■ **What to do**
Look through the records below for the line with "and+or+nand+nor | 14.7 |" and the line with "depth shrank 3", then return those lines and all lines between, exactly.

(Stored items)
Content starts

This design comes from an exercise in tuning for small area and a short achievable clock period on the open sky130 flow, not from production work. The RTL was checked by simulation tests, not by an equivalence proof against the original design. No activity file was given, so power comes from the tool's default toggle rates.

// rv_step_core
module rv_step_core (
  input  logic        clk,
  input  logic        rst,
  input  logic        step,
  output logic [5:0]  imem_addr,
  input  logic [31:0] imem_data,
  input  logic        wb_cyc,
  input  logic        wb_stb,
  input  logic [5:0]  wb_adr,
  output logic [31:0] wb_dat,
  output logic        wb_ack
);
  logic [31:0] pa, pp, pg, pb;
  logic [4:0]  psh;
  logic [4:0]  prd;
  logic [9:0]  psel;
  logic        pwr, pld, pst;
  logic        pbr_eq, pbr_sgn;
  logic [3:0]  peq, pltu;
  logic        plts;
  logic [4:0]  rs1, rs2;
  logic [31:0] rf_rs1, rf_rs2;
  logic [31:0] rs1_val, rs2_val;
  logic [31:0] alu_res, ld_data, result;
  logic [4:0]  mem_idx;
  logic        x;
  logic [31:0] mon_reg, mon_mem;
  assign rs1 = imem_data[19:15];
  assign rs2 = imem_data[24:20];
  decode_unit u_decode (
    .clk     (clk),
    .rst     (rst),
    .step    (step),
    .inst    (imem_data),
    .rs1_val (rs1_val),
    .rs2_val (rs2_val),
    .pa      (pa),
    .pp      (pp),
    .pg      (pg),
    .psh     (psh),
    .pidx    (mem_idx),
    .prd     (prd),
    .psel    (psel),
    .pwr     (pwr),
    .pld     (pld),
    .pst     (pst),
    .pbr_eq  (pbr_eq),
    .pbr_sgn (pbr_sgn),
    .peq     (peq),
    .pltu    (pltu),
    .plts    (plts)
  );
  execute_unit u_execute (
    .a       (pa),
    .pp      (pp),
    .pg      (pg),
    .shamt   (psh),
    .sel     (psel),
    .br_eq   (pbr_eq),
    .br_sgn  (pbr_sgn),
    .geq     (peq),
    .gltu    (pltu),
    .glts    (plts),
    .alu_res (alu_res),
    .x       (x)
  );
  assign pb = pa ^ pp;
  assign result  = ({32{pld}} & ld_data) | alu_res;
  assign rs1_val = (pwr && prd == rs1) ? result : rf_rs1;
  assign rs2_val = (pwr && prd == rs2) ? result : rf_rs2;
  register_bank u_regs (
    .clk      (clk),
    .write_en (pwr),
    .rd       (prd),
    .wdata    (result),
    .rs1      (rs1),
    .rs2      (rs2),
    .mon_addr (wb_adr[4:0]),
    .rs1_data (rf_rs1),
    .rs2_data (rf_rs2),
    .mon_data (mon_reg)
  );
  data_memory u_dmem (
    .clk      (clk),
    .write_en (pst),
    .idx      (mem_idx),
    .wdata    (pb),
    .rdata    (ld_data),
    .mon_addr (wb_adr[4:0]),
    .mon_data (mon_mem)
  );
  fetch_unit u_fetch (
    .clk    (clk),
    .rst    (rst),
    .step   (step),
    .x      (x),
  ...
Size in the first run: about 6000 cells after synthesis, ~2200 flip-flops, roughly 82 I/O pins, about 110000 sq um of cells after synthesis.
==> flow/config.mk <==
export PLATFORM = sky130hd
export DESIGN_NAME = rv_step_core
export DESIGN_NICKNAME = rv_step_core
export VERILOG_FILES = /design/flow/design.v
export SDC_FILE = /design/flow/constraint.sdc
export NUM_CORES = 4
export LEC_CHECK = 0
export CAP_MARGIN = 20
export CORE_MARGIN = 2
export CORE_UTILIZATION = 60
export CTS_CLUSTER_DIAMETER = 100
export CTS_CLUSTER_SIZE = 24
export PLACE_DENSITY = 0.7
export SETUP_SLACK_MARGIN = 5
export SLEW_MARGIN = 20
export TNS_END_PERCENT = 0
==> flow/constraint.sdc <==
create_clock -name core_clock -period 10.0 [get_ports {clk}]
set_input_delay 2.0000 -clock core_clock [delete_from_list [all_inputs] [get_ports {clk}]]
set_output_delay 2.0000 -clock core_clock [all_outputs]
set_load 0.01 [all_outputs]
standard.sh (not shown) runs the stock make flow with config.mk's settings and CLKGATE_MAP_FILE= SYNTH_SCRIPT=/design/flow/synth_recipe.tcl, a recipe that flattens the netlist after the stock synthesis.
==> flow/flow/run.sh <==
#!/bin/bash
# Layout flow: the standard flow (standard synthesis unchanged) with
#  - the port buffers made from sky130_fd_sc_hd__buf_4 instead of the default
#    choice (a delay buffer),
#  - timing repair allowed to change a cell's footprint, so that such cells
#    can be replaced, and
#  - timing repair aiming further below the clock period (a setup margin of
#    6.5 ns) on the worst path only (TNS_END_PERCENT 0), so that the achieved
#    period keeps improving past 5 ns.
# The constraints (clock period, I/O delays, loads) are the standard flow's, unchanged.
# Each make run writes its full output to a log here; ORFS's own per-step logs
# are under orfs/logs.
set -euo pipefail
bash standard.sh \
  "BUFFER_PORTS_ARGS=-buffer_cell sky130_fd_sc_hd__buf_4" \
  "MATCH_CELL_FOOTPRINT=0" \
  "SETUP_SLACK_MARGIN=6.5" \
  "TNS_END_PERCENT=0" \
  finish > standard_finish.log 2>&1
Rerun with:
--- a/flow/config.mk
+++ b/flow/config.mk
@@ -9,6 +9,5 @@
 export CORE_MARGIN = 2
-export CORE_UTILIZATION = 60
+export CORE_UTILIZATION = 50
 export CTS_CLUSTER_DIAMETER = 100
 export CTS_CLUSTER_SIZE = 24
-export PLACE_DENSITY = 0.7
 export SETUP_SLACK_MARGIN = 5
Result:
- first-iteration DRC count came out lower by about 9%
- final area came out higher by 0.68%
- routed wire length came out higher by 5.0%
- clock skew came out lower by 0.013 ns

Content ends
Content starts

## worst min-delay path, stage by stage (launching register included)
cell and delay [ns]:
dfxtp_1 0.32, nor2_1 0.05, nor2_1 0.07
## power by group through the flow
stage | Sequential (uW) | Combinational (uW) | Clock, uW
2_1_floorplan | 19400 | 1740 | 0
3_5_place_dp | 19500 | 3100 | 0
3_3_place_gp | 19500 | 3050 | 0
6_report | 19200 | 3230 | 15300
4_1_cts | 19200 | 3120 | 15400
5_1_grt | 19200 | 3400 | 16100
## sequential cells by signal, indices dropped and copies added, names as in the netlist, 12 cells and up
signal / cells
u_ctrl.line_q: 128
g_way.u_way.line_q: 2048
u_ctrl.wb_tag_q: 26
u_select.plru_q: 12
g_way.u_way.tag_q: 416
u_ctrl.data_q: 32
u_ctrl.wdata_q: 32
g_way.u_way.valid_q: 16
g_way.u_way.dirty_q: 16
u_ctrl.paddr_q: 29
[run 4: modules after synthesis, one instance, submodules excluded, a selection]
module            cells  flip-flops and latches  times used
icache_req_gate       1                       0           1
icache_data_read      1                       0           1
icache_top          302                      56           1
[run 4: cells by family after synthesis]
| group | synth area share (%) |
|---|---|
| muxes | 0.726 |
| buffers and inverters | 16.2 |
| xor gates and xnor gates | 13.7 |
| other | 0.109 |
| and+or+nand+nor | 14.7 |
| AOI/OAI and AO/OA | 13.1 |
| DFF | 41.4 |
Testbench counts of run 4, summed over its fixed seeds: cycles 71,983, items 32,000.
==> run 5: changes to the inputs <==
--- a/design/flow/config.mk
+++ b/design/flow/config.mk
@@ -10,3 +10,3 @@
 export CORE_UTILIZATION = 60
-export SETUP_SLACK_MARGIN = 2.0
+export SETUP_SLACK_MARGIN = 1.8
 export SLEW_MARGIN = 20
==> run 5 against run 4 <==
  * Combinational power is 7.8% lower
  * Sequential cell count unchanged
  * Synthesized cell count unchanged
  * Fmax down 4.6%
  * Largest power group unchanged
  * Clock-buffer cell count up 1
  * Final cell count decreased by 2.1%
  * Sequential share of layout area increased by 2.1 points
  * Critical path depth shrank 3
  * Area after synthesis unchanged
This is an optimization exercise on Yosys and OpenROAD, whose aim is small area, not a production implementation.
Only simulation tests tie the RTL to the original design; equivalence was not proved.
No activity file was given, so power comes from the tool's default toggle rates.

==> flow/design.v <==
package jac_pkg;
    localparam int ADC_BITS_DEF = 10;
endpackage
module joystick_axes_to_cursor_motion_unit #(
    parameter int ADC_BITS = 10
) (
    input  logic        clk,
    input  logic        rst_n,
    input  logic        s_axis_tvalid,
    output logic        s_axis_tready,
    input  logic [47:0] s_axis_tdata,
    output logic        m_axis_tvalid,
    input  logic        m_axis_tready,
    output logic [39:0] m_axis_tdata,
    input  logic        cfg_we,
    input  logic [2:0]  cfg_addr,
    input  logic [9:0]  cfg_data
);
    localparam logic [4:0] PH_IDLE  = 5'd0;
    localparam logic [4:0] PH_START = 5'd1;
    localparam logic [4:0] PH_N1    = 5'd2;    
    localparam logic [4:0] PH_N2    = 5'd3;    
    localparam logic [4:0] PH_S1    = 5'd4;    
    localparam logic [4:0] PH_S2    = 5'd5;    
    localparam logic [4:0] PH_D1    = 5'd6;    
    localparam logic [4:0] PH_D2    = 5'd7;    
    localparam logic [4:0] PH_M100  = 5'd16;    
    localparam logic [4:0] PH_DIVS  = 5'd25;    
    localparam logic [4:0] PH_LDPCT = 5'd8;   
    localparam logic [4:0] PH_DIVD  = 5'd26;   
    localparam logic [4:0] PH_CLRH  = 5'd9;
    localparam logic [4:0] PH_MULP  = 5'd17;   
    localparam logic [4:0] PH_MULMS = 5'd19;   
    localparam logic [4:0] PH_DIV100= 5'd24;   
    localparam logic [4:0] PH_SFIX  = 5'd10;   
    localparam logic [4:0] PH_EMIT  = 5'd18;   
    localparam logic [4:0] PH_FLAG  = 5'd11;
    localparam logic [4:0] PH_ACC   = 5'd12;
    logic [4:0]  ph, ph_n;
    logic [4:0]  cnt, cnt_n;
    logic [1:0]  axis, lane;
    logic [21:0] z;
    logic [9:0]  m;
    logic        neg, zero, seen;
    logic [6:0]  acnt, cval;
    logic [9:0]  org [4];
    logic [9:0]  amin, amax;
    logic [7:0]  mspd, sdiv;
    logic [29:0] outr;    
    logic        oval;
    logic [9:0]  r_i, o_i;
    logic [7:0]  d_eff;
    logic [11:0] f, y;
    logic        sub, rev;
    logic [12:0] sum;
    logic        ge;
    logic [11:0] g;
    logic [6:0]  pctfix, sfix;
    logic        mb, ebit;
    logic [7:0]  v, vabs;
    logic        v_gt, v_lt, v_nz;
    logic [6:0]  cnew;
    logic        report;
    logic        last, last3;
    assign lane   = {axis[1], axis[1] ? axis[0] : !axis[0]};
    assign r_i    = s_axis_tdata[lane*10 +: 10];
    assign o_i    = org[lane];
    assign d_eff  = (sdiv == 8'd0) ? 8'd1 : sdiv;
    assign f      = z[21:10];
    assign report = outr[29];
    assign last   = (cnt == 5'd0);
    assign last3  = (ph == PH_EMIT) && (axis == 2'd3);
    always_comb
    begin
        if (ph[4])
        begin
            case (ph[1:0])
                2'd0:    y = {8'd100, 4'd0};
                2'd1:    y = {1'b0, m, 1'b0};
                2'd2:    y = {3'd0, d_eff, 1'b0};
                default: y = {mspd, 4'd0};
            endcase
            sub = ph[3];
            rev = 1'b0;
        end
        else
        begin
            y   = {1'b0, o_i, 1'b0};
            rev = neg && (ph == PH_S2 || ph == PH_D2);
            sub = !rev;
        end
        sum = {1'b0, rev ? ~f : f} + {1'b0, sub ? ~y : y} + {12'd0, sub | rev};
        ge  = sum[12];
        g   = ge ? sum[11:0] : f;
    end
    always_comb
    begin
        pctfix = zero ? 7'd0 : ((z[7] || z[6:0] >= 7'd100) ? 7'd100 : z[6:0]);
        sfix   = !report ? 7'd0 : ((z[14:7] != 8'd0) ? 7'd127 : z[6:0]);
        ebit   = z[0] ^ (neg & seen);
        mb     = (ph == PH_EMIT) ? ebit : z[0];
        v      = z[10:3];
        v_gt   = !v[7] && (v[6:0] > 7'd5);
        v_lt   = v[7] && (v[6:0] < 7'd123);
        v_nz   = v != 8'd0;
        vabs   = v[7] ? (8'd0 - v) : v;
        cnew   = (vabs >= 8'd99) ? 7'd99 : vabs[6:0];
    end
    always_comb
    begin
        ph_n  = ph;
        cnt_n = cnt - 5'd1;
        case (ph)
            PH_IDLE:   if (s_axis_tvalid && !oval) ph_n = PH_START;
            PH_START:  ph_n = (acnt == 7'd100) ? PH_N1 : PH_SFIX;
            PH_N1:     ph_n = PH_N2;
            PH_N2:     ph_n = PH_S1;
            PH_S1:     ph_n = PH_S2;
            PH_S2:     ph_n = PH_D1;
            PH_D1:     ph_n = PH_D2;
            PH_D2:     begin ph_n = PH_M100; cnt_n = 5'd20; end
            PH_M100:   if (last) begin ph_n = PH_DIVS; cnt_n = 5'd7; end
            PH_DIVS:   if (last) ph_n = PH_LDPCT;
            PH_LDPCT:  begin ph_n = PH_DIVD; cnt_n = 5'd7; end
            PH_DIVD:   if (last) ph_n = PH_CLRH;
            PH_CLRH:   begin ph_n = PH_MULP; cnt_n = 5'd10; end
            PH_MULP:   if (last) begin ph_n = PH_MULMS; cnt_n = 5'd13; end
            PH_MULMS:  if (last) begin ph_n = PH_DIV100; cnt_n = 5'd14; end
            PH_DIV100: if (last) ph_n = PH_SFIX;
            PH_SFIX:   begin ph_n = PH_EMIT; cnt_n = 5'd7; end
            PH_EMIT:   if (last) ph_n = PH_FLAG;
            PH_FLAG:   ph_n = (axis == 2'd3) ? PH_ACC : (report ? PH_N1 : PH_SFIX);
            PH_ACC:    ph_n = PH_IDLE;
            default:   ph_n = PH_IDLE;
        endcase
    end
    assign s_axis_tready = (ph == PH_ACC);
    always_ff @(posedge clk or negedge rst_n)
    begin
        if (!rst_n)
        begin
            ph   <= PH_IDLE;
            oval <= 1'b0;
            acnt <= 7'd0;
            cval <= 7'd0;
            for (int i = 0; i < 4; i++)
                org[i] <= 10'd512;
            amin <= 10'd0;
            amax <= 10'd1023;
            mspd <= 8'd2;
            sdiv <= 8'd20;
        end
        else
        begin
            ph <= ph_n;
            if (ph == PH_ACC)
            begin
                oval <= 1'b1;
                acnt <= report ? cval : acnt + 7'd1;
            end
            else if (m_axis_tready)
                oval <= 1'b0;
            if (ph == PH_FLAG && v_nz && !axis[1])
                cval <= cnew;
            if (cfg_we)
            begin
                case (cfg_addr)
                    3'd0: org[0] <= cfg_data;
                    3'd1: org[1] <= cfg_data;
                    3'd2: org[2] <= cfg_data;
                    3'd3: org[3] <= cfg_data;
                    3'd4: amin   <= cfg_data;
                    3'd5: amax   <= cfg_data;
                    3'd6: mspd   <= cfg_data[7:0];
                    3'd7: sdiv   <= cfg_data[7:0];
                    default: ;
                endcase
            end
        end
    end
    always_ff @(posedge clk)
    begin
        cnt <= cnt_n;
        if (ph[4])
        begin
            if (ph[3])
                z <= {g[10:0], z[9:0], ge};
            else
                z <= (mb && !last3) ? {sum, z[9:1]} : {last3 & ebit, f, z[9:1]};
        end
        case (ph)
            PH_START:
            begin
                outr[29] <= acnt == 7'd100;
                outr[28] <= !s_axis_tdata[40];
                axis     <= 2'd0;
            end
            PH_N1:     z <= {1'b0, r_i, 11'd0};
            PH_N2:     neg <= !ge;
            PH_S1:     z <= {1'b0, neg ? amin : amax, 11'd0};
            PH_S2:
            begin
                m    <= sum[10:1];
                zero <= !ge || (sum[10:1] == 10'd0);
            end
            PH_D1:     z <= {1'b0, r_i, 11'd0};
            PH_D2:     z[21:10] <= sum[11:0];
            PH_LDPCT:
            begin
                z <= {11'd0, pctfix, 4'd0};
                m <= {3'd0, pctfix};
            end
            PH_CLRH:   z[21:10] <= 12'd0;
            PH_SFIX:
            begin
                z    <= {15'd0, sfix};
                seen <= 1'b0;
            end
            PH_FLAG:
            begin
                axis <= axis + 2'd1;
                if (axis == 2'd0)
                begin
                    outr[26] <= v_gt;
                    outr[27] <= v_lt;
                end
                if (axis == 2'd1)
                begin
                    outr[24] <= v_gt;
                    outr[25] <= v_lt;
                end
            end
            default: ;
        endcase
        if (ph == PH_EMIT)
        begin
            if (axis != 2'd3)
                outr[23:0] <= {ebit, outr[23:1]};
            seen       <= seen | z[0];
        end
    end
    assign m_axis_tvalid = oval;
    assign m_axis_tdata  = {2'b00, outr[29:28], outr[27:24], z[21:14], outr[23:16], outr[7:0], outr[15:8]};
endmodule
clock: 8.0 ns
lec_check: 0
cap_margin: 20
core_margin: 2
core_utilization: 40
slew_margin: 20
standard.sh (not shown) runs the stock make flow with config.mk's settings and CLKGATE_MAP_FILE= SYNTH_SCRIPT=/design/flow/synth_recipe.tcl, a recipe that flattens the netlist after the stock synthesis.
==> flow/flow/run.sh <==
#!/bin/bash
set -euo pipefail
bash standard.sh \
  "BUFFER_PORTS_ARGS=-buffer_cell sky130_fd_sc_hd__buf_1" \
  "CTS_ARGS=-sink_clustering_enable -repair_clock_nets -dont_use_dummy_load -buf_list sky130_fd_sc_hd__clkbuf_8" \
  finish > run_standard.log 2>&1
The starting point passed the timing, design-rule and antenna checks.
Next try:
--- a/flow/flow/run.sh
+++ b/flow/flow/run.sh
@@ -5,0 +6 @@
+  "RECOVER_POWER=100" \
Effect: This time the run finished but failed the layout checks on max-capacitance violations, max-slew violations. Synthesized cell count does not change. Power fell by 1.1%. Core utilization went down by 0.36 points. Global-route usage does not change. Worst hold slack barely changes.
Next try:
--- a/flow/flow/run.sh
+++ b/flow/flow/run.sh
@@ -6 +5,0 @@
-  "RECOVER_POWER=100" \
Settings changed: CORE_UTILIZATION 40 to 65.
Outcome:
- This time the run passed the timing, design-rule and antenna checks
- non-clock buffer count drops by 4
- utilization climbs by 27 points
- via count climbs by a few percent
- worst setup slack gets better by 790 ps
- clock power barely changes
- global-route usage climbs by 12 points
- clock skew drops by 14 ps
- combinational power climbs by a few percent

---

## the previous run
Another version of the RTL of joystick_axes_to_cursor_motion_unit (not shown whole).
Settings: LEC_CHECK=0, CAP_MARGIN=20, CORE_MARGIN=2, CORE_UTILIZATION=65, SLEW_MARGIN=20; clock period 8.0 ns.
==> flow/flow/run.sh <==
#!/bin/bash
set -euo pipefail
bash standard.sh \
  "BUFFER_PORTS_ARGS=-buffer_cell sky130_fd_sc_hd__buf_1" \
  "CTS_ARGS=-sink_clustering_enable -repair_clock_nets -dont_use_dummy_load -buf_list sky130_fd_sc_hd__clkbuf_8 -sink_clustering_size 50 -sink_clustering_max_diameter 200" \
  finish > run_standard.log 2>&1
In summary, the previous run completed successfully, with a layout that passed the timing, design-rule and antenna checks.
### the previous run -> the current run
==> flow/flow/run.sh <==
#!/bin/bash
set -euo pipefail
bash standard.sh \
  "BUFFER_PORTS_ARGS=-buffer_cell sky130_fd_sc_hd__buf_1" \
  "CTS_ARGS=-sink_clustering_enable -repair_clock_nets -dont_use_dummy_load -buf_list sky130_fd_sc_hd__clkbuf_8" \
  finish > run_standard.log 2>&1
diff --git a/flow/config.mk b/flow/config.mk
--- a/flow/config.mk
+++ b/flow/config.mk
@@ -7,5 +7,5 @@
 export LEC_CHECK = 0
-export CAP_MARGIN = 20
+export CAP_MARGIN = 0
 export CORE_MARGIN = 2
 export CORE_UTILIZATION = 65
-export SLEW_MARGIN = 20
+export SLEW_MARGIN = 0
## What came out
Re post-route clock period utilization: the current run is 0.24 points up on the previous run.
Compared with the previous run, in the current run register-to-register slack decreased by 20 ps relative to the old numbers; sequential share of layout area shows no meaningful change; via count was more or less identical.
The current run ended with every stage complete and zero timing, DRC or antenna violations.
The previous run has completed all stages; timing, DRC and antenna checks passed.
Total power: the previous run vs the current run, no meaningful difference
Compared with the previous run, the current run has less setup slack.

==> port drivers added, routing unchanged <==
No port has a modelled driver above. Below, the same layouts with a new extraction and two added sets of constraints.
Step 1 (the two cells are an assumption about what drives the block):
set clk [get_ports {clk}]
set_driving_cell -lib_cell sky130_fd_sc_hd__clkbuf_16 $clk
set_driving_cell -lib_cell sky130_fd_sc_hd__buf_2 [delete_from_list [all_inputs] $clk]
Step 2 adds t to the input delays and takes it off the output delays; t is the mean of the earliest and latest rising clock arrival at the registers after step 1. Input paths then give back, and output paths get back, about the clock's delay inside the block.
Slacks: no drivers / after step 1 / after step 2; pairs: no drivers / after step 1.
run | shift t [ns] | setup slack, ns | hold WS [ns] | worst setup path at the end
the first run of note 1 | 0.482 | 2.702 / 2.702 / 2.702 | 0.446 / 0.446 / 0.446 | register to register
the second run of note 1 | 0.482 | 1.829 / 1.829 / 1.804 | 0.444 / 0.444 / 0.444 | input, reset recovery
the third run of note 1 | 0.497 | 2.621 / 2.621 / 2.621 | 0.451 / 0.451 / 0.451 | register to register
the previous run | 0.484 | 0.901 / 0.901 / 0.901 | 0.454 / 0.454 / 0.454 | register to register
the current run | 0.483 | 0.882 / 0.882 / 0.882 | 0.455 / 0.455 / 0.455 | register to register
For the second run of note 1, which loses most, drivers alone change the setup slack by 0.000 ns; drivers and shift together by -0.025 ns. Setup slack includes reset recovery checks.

Content ends
Content starts

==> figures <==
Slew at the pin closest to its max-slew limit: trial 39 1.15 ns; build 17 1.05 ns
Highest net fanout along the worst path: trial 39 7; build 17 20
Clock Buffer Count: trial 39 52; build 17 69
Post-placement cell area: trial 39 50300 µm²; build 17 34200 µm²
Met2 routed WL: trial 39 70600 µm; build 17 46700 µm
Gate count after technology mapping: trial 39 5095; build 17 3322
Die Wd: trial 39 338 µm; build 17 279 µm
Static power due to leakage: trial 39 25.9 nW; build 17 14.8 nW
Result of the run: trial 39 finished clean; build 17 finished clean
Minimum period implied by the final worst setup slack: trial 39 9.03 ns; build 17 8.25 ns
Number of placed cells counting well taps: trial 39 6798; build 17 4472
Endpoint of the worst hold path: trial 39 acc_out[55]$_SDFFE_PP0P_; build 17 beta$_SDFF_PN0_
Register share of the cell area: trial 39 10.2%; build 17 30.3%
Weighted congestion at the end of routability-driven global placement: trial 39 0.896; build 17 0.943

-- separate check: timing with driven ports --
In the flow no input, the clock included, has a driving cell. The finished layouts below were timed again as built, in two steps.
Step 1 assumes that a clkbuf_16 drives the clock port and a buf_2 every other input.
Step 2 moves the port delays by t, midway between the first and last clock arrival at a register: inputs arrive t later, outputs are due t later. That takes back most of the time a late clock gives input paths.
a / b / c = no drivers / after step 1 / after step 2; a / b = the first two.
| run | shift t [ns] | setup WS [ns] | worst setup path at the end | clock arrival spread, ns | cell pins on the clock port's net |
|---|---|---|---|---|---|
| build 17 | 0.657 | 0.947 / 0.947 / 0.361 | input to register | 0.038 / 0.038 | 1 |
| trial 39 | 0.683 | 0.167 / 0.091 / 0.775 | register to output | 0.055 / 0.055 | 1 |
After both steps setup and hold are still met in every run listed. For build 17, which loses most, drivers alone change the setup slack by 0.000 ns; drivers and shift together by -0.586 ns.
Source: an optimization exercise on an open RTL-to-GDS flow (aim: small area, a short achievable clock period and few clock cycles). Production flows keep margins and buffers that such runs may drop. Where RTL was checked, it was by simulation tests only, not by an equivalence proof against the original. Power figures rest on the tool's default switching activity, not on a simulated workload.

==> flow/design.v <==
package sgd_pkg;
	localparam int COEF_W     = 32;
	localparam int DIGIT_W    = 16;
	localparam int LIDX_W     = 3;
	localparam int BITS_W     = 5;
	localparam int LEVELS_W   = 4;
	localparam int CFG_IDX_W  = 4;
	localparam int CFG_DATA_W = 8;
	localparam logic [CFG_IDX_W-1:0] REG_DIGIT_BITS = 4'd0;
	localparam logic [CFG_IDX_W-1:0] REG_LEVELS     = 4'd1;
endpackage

Content ends

■ **Reply**
| and+or+nand+nor | 14.7 |
| AOI/OAI and AO/OA | 13.1 |
| DFF | 41.4 |
Testbench counts of run 4, summed over its fixed seeds: cycles 71,983, items 32,000.
==> run 5: changes to the inputs <==
--- a/design/flow/config.mk
+++ b/design/flow/config.mk
@@ -10,3 +10,3 @@
 export CORE_UTILIZATION = 60
-export SETUP_SLACK_MARGIN = 2.0
+export SETUP_SLACK_MARGIN = 1.8
 export SLEW_MARGIN = 20
==> run 5 against run 4 <==
  * Combinational power is 7.8% lower
  * Sequential cell count unchanged
  * Synthesized cell count unchanged
  * Fmax down 4.6%
  * Largest power group unchanged
  * Clock-buffer cell count up 1
  * Final cell count decreased by 2.1%
  * Sequential share of layout area increased by 2.1 points
  * Critical path depth shrank 3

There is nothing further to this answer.